Input and output file names



The input data should be in a file with extension .dat, 

with the sample size n on the first line, and the data

values y_1, y_2, ..., y_n following in free format, with arbitrary

spaces and newlines.



All output files are given names of the

form N.ext, where N is a unique integer assigned by the program

to label successive runs (it chooses the smallest positive integer

such that N.log does not already exist), and .ext signifies the

type of output the file contains.



The extensions and their meanings are:



(a) normal output:



      .log        logs information about run, parameter settings, 

                  acceptance rates, etc.

      .kl         posterior for kleft, Bayes factors, prior on kleft,

                  posterior for kposleft, empty-component statistics

                  and, optionally, average deviances, etc.  (.kr similar for right)      
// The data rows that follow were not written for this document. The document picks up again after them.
<file path="src/rtl/alu_wide_seq.sv">
// alu_wide_seq: runs one NBYTES-wide ADD/ADDC/SUB/SUBC/AND/OR as a series of
// 8-bit passes through an external ALU. The passes go LSB first, and each byte's
// carry/borrow is chained into the next byte. Wide C/Z/N flags are built from
// the byte flags and held until the next operation.
// Optional feature macro: ALU_SEQ_PERF_EN adds a saturating op_count output.
// The opcode encodings normally come from defines.sv. The fallbacks below are
// used only when that file has not been compiled first.
//
// Handshake: start is a request that is sampled only while busy=0. If the op
// is supported, the request is accepted on that edge and busy rises. If it is
// not, err pulses for one cycle. A start seen while busy (RUN or DONE) is
// dropped, not queued. done is a one-cycle pulse, and result/flags are valid
// from that cycle onward.
`ifndef ADD_FN
  `define ADD_FN  3'b000
`endif
`ifndef ADDC_FN
  `define ADDC_FN 3'b001
`endif
`ifndef SUB_FN
  `define SUB_FN  3'b010
`endif
`ifndef SUBC_FN
  `define SUBC_FN 3'b011
`endif
`ifndef AND_FN
  `define AND_FN  3'b100
`endif
`ifndef OR_FN
  `define OR_FN   3'b101
`endif

module alu_wide_seq #(
  parameter int NBYTES = 4
) (
  input  logic                  clk,
  input  logic                  rst,
  input  logic                  start,
  input  logic [2:0]            op,
  input  logic [8*NBYTES-1:0]   a,
  input  logic [8*NBYTES-1:0]   b,
  output logic                  busy,
  output logic                  done,
  output logic                  err,
  output logic [8*NBYTES-1:0]   result,
  output logic                  c_flag,
  output logic                  z_flag,
  output logic                  n_flag,
  output logic [7:0]            alu_in1,
  output logic [7:0]            alu_in2,
  output logic                  alu_c_in,
  output logic [2:0]            alu_opcode,
  input  logic [7:0]            alu_out,
  input  logic                  alu_c_out,
  input  logic                  alu_z_out,
  input  logic                  alu_n_out,
`ifdef ALU_SEQ_PERF_EN
  output logic [15:0]           op_count,
`endif
  output logic [1:0]            state_dbg
);

  localparam int IW = (NBYTES > 1) ? $clog2(NBYTES) : 1;
  localparam logic [IW-1:0] LAST = IW'(NBYTES - 1);

  typedef enum logic [1:0] {S_IDLE = 2'd0, S_RUN = 2'd1, S_DONE = 2'd2} state_t;

  state_t                state, state_n;
  logic [IW-1:0]         idx;
  logic [IW+2:0]         bit_off;
  logic [8*NBYTES-1:0]   a_r, b_r, res_r;
  logic [2:0]            op_r;
  logic                  carry_r, z_acc, n_r;
  logic                  first_byte, op_ok, op_arith;

  assign op_ok = (op == `ADD_FN) || (op == `ADDC_FN) || (op == `SUB_FN) ||
                 (op == `SUBC_FN) || (op == `AND_FN) || (op == `OR_FN);
  assign op_arith = (op_r != `AND_FN) && (op_r != `OR_FN);
  assign first_byte = (idx == '0);
  assign bit_off = {idx, 3'b000};
  assign busy = (state != S_IDLE);
  assign state_dbg = state;

  // State register.
  always_ff @(posedge clk or posedge rst) begin
    if (rst) state <= S_IDLE;
    else     state <= state_n;
  end

  // Next state: accept a supported op, walk the bytes, spend one cycle in DONE.
  always_comb begin
    state_n = state;
    case (state)
      S_IDLE: if (start && op_ok) state_n = S_RUN;
      S_RUN:  if (idx == LAST) state_n = S_DONE;
      S_DONE: state_n = S_IDLE;
      default: state_n = S_IDLE;
    endcase
  end

  // Datapath: latch operands, collect byte results and flags, then publish in DONE.
  always_ff @(posedge clk or posedge rst) begin
    if (rst) begin
      a_r     <= '0;
      b_r     <= '0;
      op_r    <= `ADD_FN;
      idx     <= '0;
      res_r   <= '0;
      carry_r <= 1'b0;
      z_acc   <= 1'b1;
      n_r     <= 1'b0;
      result  <= '0;
      c_flag  <= 1'b0;
      z_flag  <= 1'b0;
      n_flag  <= 1'b0;
      done    <= 1'b0;
      err     <= 1'b0;
    end else begin
      done <= 1'b0;
      err  <= 1'b0;
      case (state)
        S_IDLE: begin
          if (start) begin
            if (op_ok) begin
              a_r   <= a;
              b_r   <= b;
              op_r  <= op;
              idx   <= '0;
              z_acc <= 1'b1;
            end else begin
              err <= 1'b1;
            end
          end
        end
        S_RUN: begin
          res_r[bit_off +: 8] <= alu_out;
          carry_r <= alu_c_out;
          z_acc   <= z_acc & alu_z_out;
          n_r     <= alu_n_out;
          if (idx != LAST) idx <= idx + 1'b1;
        end
        S_DONE: begin
          result <= res_r;
          z_flag <= z_acc;
          n_flag <= n_r;
          if (op_arith) c_flag <= carry_r;
          done <= 1'b1;
          idx  <= '0;
        end
        default: ;
      endcase
    end
  end

  // ALU drives: only the current byte during RUN, otherwise parked at reset values.
  always_comb begin
    alu_in1    = 8'h00;
    alu_in2    = 8'h00;
    alu_c_in   = 1'b0;
    alu_opcode = `ADD_FN;
    if (state == S_RUN) begin
      alu_in1 = a_r[bit_off +: 8];
      alu_in2 = b_r[bit_off +: 8];
      case (op_r)
        `ADD_FN: begin
          alu_opcode = first_byte ? `ADD_FN : `ADDC_FN;
          alu_c_in   = first_byte ? 1'b0 : carry_r;
        end
        `ADDC_FN: begin
          alu_opcode = `ADDC_FN;
          alu_c_in   = first_byte ? c_flag : carry_r;
        end
        `SUB_FN: begin
          alu_opcode = first_byte ? `SUB_FN : `SUBC_FN;
          alu_c_in   = first_byte ? 1'b0 : carry_r;
        end
        `SUBC_FN: begin
          alu_opcode = `SUBC_FN;
          alu_c_in   = first_byte ? c_flag : carry_r;
        end
        default: begin
          alu_opcode = op_r;
          alu_c_in   = 1'b0;
        end
      endcase
    end
  end

`ifdef ALU_SEQ_PERF_EN
  // Completed-operation counter, saturating; rejected ops are not counted.
  always_ff @(posedge clk or posedge rst) begin
    if (rst) op_count <= 16'h0000;
    else if (state == S_DONE && op_count != 16'hFFFF) op_count <= op_count + 16'h0001;
  end
`endif

endmodule

</file>
<file path="config.mk">
export PLATFORM = sky130hd
export DESIGN_NAME = alu_wide_seq
export DESIGN_NICKNAME = d
export VERILOG_FILES = /design/src/rtl/alu_wide_seq.sv
export SDC_FILE = /design/constraint.sdc
export NUM_CORES = 1
export LEC_CHECK = 0
export BUFFER_PORTS_ARGS = -buffer_cell sky130_fd_sc_hd__clkbuf_2
export CAP_MARGIN = 20
export CORE_MARGIN = 5
export CORE_UTILIZATION = 45
export CTS_BUF_LIST = sky130_fd_sc_hd__clkbuf_8
export DETAILED_ROUTE_END_ITERATION = 10
export GPL_TIMING_DRIVEN = 1
export PLACE_DENSITY = 0.69
export SYNTH_ARGS = -nofsm -noshare
export SYNTH_HDL_FRONTEND = slang
export SYNTH_SLANG_ARGS = --single-unit
</file>
<file path="constraint.sdc">
create_clock -name clk -period 5 [get_ports clk]
set_input_delay 0.25 -clock clk [delete_from_list [all_inputs] [get_ports clk]]
set_output_delay 0.25 -clock clk [all_outputs]
set_load 0.02 [all_outputs]
</file>
# [Yosys cells after proc, flatten, opt, wreduce, memory -nomap -nowiden]
# Cells that the tools add are included.
[classes] n_shift=4 muxes=25 n_reduce_logical=21 bitwise_logic=1 n_eq_ne=19 n_addsub=2
[ops] operator="32-bit by 6-bit indexed part select with 8-bit output" n=2
[ops] operator="32-bit bitwise mux" n=1
[ops] operator="8-bit by 7-bit variable shift with 32-bit output, first input constant" n=1
[ops] operator="8-bit by 7-bit indexed part select with 32-bit output" n=1
[ops] operator="8-bit two-way mux" n=2
[ops] operator="3-bit by 2-bit == test with 1-bit output, second input constant" n=4
[ops] operator="2-bit != test, second input constant" n=6
[ops] operator="3-bit one-hot mux with 4 select lines" n=1
[ops] operator="1-bit two-way mux" n=11
[ops] operator="2-bit two-way mux" n=5
[ops] operator="5-bit negator with 7-bit output" n=1
[ops] operator="3-bit by 1-bit == test with 1-bit output, second input constant" n=2
[ops] operator="3-bit == test, second input constant" n=2
[ops] operator="3-bit zero test" n=2
[ops] operator="3-bit != test, second input constant" n=2
[ops] operator="2-bit one-hot mux with 3 select lines" n=1
[ops] operator="3-bit AND reduction" n=2
[ops] operator="1-bit logical OR" n=5
[ops] operator="2-bit == test, second input constant" n=2
[ops] operator="2-bit zero test" n=2
[ops] operator="1-bit one-hot mux with 2 select lines" n=2
[ops] operator="2-bit one-hot mux with 2 select lines" n=1
[ops] operator="2-bit AND reduction" n=2
[ops] operator="4-bit AND reduction" n=1
[ops] operator="8 further kinds" n=11
[totals] inputBits=81 output_inout_bits=60 reg_bits=143 wordCells=87

# [Depth between registers and ports, before layout]
# Gate-level depths: netlist of the first run.
[depth] ltp_word=9 ltp_mapped=7 depth_no_buf=5

# [Worst setup path after synthesis of the first run]
# No wires, ideal clock.
[synth_path] path_kind="reg2out" from="register idx[1]" to="output alu_c_in" path_slack_ns=2.895 arrival_ns=1.855 t_required_ns=4.750 n_path_buf=2 path_stages_with_launch=8 cell_sequence="dfrtp_1 > buf_2 > buf_2 > inv_1 > ha_1 > nor2b_1 > a31oi_1 > nor3_1"
[synth_between] elab_chain_len=4 elab_cells_between_ends=5 cone_classes="4 x mux; 1 x reduce/logical"
[synth_rtl] item="start, declared" line="69" rtl="logic [IW-1:0] idx;"
[synth_rtl] item="start signal, assigned" line="140" rtl="if (idx != LAST) idx <= idx + 1'b1;"
[synth_rtl] item="2-bit zero test (*)" line="79" rtl="assign first_byte = (idx == '0);"
[synth_rtl] item="1-bit two-way mux (on tied branches)"
[synth_rtl] item="1-bit one-hot mux with 2 select lines (*)" line="164" rtl="case (op_r)"
[synth_rtl] item="1-bit two-way mux (*)" line="161" rtl="if (state == S_RUN) begin"
[synth_rtl] item="end, declared" line="51" rtl="output logic alu_c_in,"
# Every way passes the cells marked *; elsewhere a longest branch is shown, timed or not.

# [Worst setup path in the final report of the first run]
# Ends and elaborated chain as after synthesis.

==> results of run 1 <==
==> final cells by class <==
class                   count  share of cell area, %
well taps                 176                   3.02
clock buffers              19                   3.58
repair buffers            146                   10.3
flip-flops and latches    143                   49.0
clock inverters            13                   2.35
inverters                   5                  0.326
multi-input cells         221                   31.4
==> layout by cell type (no fill, tap or decap), drive strengths merged <==
| cell | instances |
|---|---|
| buf | 3 |
| clkbuf | 159 |
| inv | 8 |
| o21ai | 4 |
| nand3b | 1 |
| and2b | 1 |
| a31oi | 1 |
| clkinv | 5 |
| mux2 | 100 |
| dfrtp | 142 |
| o22a | 3 |
| ha | 6 |
| and2 | 18 |
| nand4bb | 1 |
| a221o | 1 |
| nor4b | 1 |
| a21boi | 1 |
| nand2b | 2 |
| a22o | 33 |
| nor2 | 13 |
| or3b | 1 |
| nor4 | 2 |
| nor2b | 2 |
| dfstp | 1 |
| nor3 | 1 |
| nand2 | 13 |
| clkinvlp | 1 |
| bufinv | 4 |
| dlygate4sd3 | 3 |
| mux4 | 16 |
==> cells by family after synthesis <==
| group | synth area share (%) |
|---|---|
| flip-flops | 59.5 |
| multiplexers | 24.7 |
| AND/OR/NAND/NOR | 5.81 |
| AO/OA/AOI/OAI | 6.20 |
| buffers and inverters | 2.50 |
| adder cells (fa/ha/maj) | 1.25 |
==> power by group through the flow <==
stage          Clock, W  Combinational (W)  Sequential (W)
6_report       0.000981            0.00187         0.00201
5_1_grt         0.00106            0.00203         0.00209
4_1_cts         0.00101            0.00191         0.00202
3_5_place_dp          0            0.00190         0.00204
3_3_place_gp          0            0.00186         0.00201
2_1_floorplan         0            0.00134         0.00205
==> what timing repair did <==
item                      4_1_cts  5_1_grt
hold buffers                    3        0
hold endpoints to repair        3        0
resized for setup               0        0
==> flip-flops by register name (all words and copies together) (netlist names) <==
register   count
a_r           32
b_r           32
c_flag         1
carry_r        1
done           1
err            1
idx            2
n_flag         1
n_r            1
op_r           3
res_r         32
result        32
state_dbg      2
z_acc          1
z_flag         1
==> routing by layer <==
metal / wire (microns) / vias to the layer above / track usage (%) / part of all wire (%)
met1: 5270 / 1871 / 21.8 / 42
li1: - / 1720 / - / -
met2: 6050 / 135 / 25.8 / 48
met4: 148 / 0 / 5.93 / 1.2
met3: 1090 / 14 / 6.65 / 8.7
met5: 0 / - / 0 / 0
==> stage by stage <==
step	area, sq um	instances	hold slack [ns]	total power (W)	util (%)
global route	7300	723	0.00392	0.00518	55.4
finish	7300	723	-0.0227	0.00487	55.4
global placement	6840	688	0.456	0.00387	51.9
CTS	7300	723	0.00000761	0.00494	55.4
detailed placement	6840	688	0.459	0.00394	51.9
floorplan	6010	387	0.355	0.00339	-
==> worst max-delay path, cell delays in order, from the launching register on <==
cell and delay (ns):
dfrtp_1 0.96, inv_1 0.23, ha_1 0.41, nor2b_1 0.16, a31oi_1 0.05, nor3_1 0.15
clkbuf_2 0.20
==> worst max-delay path by stage <==
stage	start	depth (start not counted)	end	slack [ns]
floorplan	rst	1	a_r[0]	0.91
global placement	idx[1]	6	alu_c_in	2.59
CTS	idx[1]	6	alu_c_in	2.05
global route	idx[1]	6	alu_c_in	1.89
detailed placement	idx[1]	5	res_r[2]	2.50
finish	idx[1]	6	alu_c_in	2.15
==> summary.md, run 1 <==
| Metric | Value |
|---|---|
| Syn. warnings | 0 |
| Final setup margin | ~2.2 ns |
| Maxcap violations | 0 |
| Register share of total power | 41.4% |
| Initial Utilization | 45.6% |
| DRT antenna net count | 0 |
| Slew Limit Fails | 0 |
| Synth unique cells | 31 |
| CP Launch Type | flop |
| Cell Pwr Density | 666 nW/um^2 |
| Synthesized Nets | 474 |
| Clk root buf | clkbuf_8 |
| R2r setup slk | 2.54 ns |
| Die X | between 100 and 150 microns |
| First-pass GRT wire length | 20.9 mm |
| RR Endpoint | res_r[1] |
| Skew-Pair Late Insertion Delay | 0.44 ns |
| Final Setup Violations | 0 |
| GR Util All Layers | 16.8% |
| Vias in the first global route | 3949 |
| RSZ-0062 raised after global routing | no |
| Mapped Avg Cell Area | ~16 sq um |
| Type of the worst setup path | flop to output port |
| WL/cell | 17.4 microns |
| Hold Crit Class | input port to async pin |
| Longest Clk Path Bufs | 2 |
| Die height | around 130 microns |
| Area of the multi-input gates | 2290 sq um |
| Largest area contributor in the netlist | dfrtp_1 |
| # clock sinks | 143 |
| Relative slew slack | 35.2% |
| Comb power frac | 38.4% |
| Psw | ~0.0017 W |
| Postcts setup bufs | 0 |
| FF-to-FF Start | idx[1] |
| I/O pins | approximately 140 |
| Internal | 0.00319 W |
| Hold_ws | -0.0227 ns |
| First-pass detailed-route iteration total | 4 |
| CORE AREA | 13200 sq um |
| FFs w/ async S/R, synth | 100% |
| # diodes | 0 |
| Via density | 5.17 |
| Via count | between 3000 and 4000 |
| Input/output buffers | 140 |
| #FFs+latches synth | between 100 and 150 |
| Post-Syn Area | 6010 sq um |
| R2R depth | 5 |
| Switching Fraction | between 30% and 40% |
| Leakage | 3.52 nW |
| CP Max Fanout | 21 |
| Fill count | 1130 |
| Clock Pin Slew Worst Setup and Hold Paths | 0.08 ns |
| Clock Skew | roughly 0.011 ns |
| Iter 0 DRT Violations | 223 |
| Reg area | 3580 sq um |
| Cells taking the most area after synthesis | dfrtp_1 (59%), mux2_2 (18%), mux4_2 (6.0%) |
| CP required | 4.75 ns |
| Failing checks | hold timing |
| Post-Syn Instances | 387 |
| Pin count of the biggest net entering global routing | 105 |
| Number of flops mapped to enable cells by yosys | 0 |
| RD Place Congestion | 0.772 |
| Most frequent cell after synthesis | dfrtp_1 |
| Share of layout cells above drive strength 1 | 55.2% |
| DRC Markers | 0 |
| Crit path time final | about 2.8 ns |
| Syn-to-layout area delta | 21.5% |
| Highest clock rate | approximately 0.35 GHz |
| Die ar. | between 15000 and 20000 sq um |
| Peak supply drop | 0.000277 V |
| Fin crit share | between 50% and 60% |
| Outcome | finished with violations |
| Htree depth | 4 |
| Nets | 621 |
| Post-route setup TNS | 0 ns |
| Crit path DAT | ~2.6 ns |
| Hold Fails Final Rpt | 6 |
| Synth Flop Type | dfrtp_1 |
| Initial antenna violation count | 0 |
| Share of Yosys cell area claimed by the top area cell type | 59.1% |
| CTS buffer count | 17 |
| Core Rows | 42 |
| Clk pwr share | 20.2% |
| Sequential area share after synthesis | 59.5% |
| Worst-Margin Slew | 0.969 ns |
| WL final | 12.6 mm |
| Commonest cells post-synth | dfrtp_1 (142), mux2_2 (94), a22o_1 (25) |
| Crit end category | output port |
| GRT Residual Overflow | 0 |
| DP HPWL | 9.05 mm |
| CTS tree | yes |
| Post-place setup slack | 2.50 ns |
Note: power is estimated with default switching activity, not from simulation.
==> run 2: changes to the inputs <==
==> constraint.sdc (replaced) <==
create_clock -name clk -period 2.9 [get_ports clk]
set_input_delay 0.145 -clock clk [delete_from_list [all_inputs] [get_ports clk]]
set_output_delay 0.145 -clock clk [all_outputs]
set_load 0.02 [all_outputs]
==> summary.md, run 2 (synthesis gave the netlist of run 1 again) <==
| Metric | Value |
|---|---|
| I/O pins | 141 |
| Met3 GRT Util | 6.48% |
| Skew-Pair Late Insertion Delay | between 0.4 and 0.5 ns |
| DP HPWL | 8.92 mm |
| GR Util All Layers | 19.1% |
| Leakage | 3.81 nW |
| First-pass GRT wire length | between 20 and 25 mm |
| Fill count | 1038 |
| Die ar. | ~16000 sq um |
| Clk root buf | clkbuf_8 |
| Core Rows | 42 |
| Crit path time final | 2.35 ns |
| WL final | 14.2 mm |
| Maxcap violations | 0 |
| Crit end category | output port |
| Hold Fails Final Rpt | 0 |
| Relative slew slack | 50.5% |
| First-pass detailed-route iteration total | 4 |
| CTS tree | yes |
| Hold depth | 2 |
| Crit path DAT | 2.21 ns |
| Fin crit share | 81.1% |
| Cell Pwr Density | 1060 nW/um^2 |
| FF-to-FF Start | idx[0] |
| RD Place Congestion | 0.793 |
| Peak supply drop | 0.000490 V |
| Htree depth | 4 |
| CORE AREA | 13200 sq um |
| # diodes | 0 |
| Reg area | 3580 sq um |
| CP Launch Type | flop |
| Syn-to-layout area delta | 33.5% |
| CP max stage delay | 0.56 ns |
| Slowest cell on the critical path | mux4_2 |
| Outcome | finished clean |
| Die height | roughly 130 microns |
| Die X | 126 microns |
| Met2 Usage GRT | 32.0% |
| Highest clock rate | 0.425 GHz |
| GRT Residual Overflow | 0 |
| Vias in the first global route | 4592 |
| RR Endpoint | res_r[8] |
| CP required | 2.76 ns |
| Iter 0 DRT Violations | 184 |
| WL/cell | between 15 and 20 microns |
| CTS buffer count | 17 |
| Initial antenna violation count | 0 |
| # clock sinks | 143 |
| Post-cts gate resize count | 0 |
| Most used routing layer | met2 |
| Via density | 5.12 |
| Pin count of the biggest net entering global routing | roughly 140 |
| DRC Markers | 0 |
| Type of the worst setup path | flop to output port |
| Commonest non-fill, non-tap cell in the layout | dfrtp_1 |
| Clock Pin Slew Worst Setup and Hold Paths | 0.08 ns |
| Area of the multi-input gates | roughly 2300 sq um |
| Hold path startpoint | alu_out[3] |
| Worst-Margin Slew | about 0.74 ns |
| Nets | 693 |
| Clock Skew | 0.00842 ns |
| Hold EP | res_r[27] |
| RSZ-0062 raised after global routing | no |
| Hold Crit Class | input port to flop |
| Share of layout cells above drive strength 1 | 49.4% |
| Worst-path cell chain | buf_4 > mux4_2 > and2_1 > clkbuf_2 |
| Initial Utilization | 45.6% |
| R2r setup slk | 0.84 ns |
| Slew Limit Fails | 0 |
| Longest Clk Path Bufs | 2 |
| Most frequent cells in the layout | dfrtp_1 (142), clkbuf_2 (140), mux2_2 (94) |
| Hold_ws | slightly below 0.05 ns |
| Via count | 4068 |
| R2R depth | 5 |
| DRT antenna net count | 0 |
| Input/output buffers | 140 |
| Post-route setup TNS | 0 ns |
| CP Max Fanout | 20 |
| Met1 track demand over resource | 23.4% |
| Final Setup Violations | 0 |
run 2: cell types whose count changed in the layout (fill, tap and decap cells not counted), sizes merged:
cell and change:
buf +2, bufinv -1, clkbuf +1, clkinvlp +3
dlygate4sd3 +70, inv -3
run 2: how the worst max path moves through the flow:
stage                      start         end  slack (ns)  depth (start not counted)
after floorplan           idx[1]    alu_c_in        0.90                          7
after detailed placement  idx[0]   res_r[15]        0.84                          5
after CTS                 idx[0]  alu_in1[6]        0.49                          4
after global placement    idx[0]   res_r[12]        0.92                          5
after global routing      idx[0]  alu_in1[6]        0.37                          4
final                     idx[0]  alu_in1[6]        0.55                          4
run 2: per-stage QoR:
step	instance area, sq um	util (%)	worst slack (ns)	power [W]	instances
after floorplan	6020	-	0.900	0.00584	387
after global placement	6880	52.2	0.923	0.00669	690
after detailed placement	6880	52.2	0.841	0.00683	690
after CTS	8030	60.9	0.494	0.00857	795
after global routing	8030	60.9	0.371	0.00902	795
final	8030	60.9	0.549	0.00849	795
run 2: area by class of cell:
class	instances	area share, %
Inverter	5	0.281
Clock buffer	20	3.43
Timing Repair Buffer	218	18.6
Multi-Input combinational cell	221	28.6
Sequential cell	143	44.6
Tap cell	176	2.74
Clock inverter	12	1.76
run 2: worst max-delay path: cells and delay by family, from the launching register on:
family	cells	cell delay (ns)
flops	1	0.45
simple gates	1	0.18
mux	1	0.56
buf+inv	2	0.56
run 2: repair_timing:
item | in CTS | in global routing
buffers inserted | 0 | 0
hold endpoints to repair | 215 | 0
hold buffers | 73 | 0
run 2: metal layers:
| metal | vias up | part of all wire (%) |
|---|---|---|
| li1 | 1849 | - |
| met1 | 2078 | 41 |
| met2 | 130 | 51 |
| met3 | 11 | 6.4 |
| met4 | 0 | 1.1 |
| met5 | - | 0 |
run 2: where the power goes:
group          switching [W]  leakage (nW)  internal [W]
Sequential          0.000516          1.79       0.00289
Clock               0.000722         0.212      0.000908
Combinational        0.00173          1.81       0.00172
Total                0.00297          3.81       0.00552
      .pe         parameter estimates: posterior means for weights, means 

                  and variances for each component, conditional on each

                  pair of values of kleft,kright

      .out   [*]  sample of output states: k, kpos,

                  weight, mean, variance and number of observations

                  assigned, for each component

      .bdlogl [*] changes to kleft or kposleft: number of sweep (file not 

                  produced when -fix option set) .bdlogr same for right

      .ent [nsp]  k, kpos, entropy



(b) additionally, if beta or kappa are random:



      .bk  [nsp]  beta, kappa, k, kpos



(c) optionally, if -debug specified



      .db         verbose records of all moves of the sampler



(d) optionally, as determined by -p... options (see above)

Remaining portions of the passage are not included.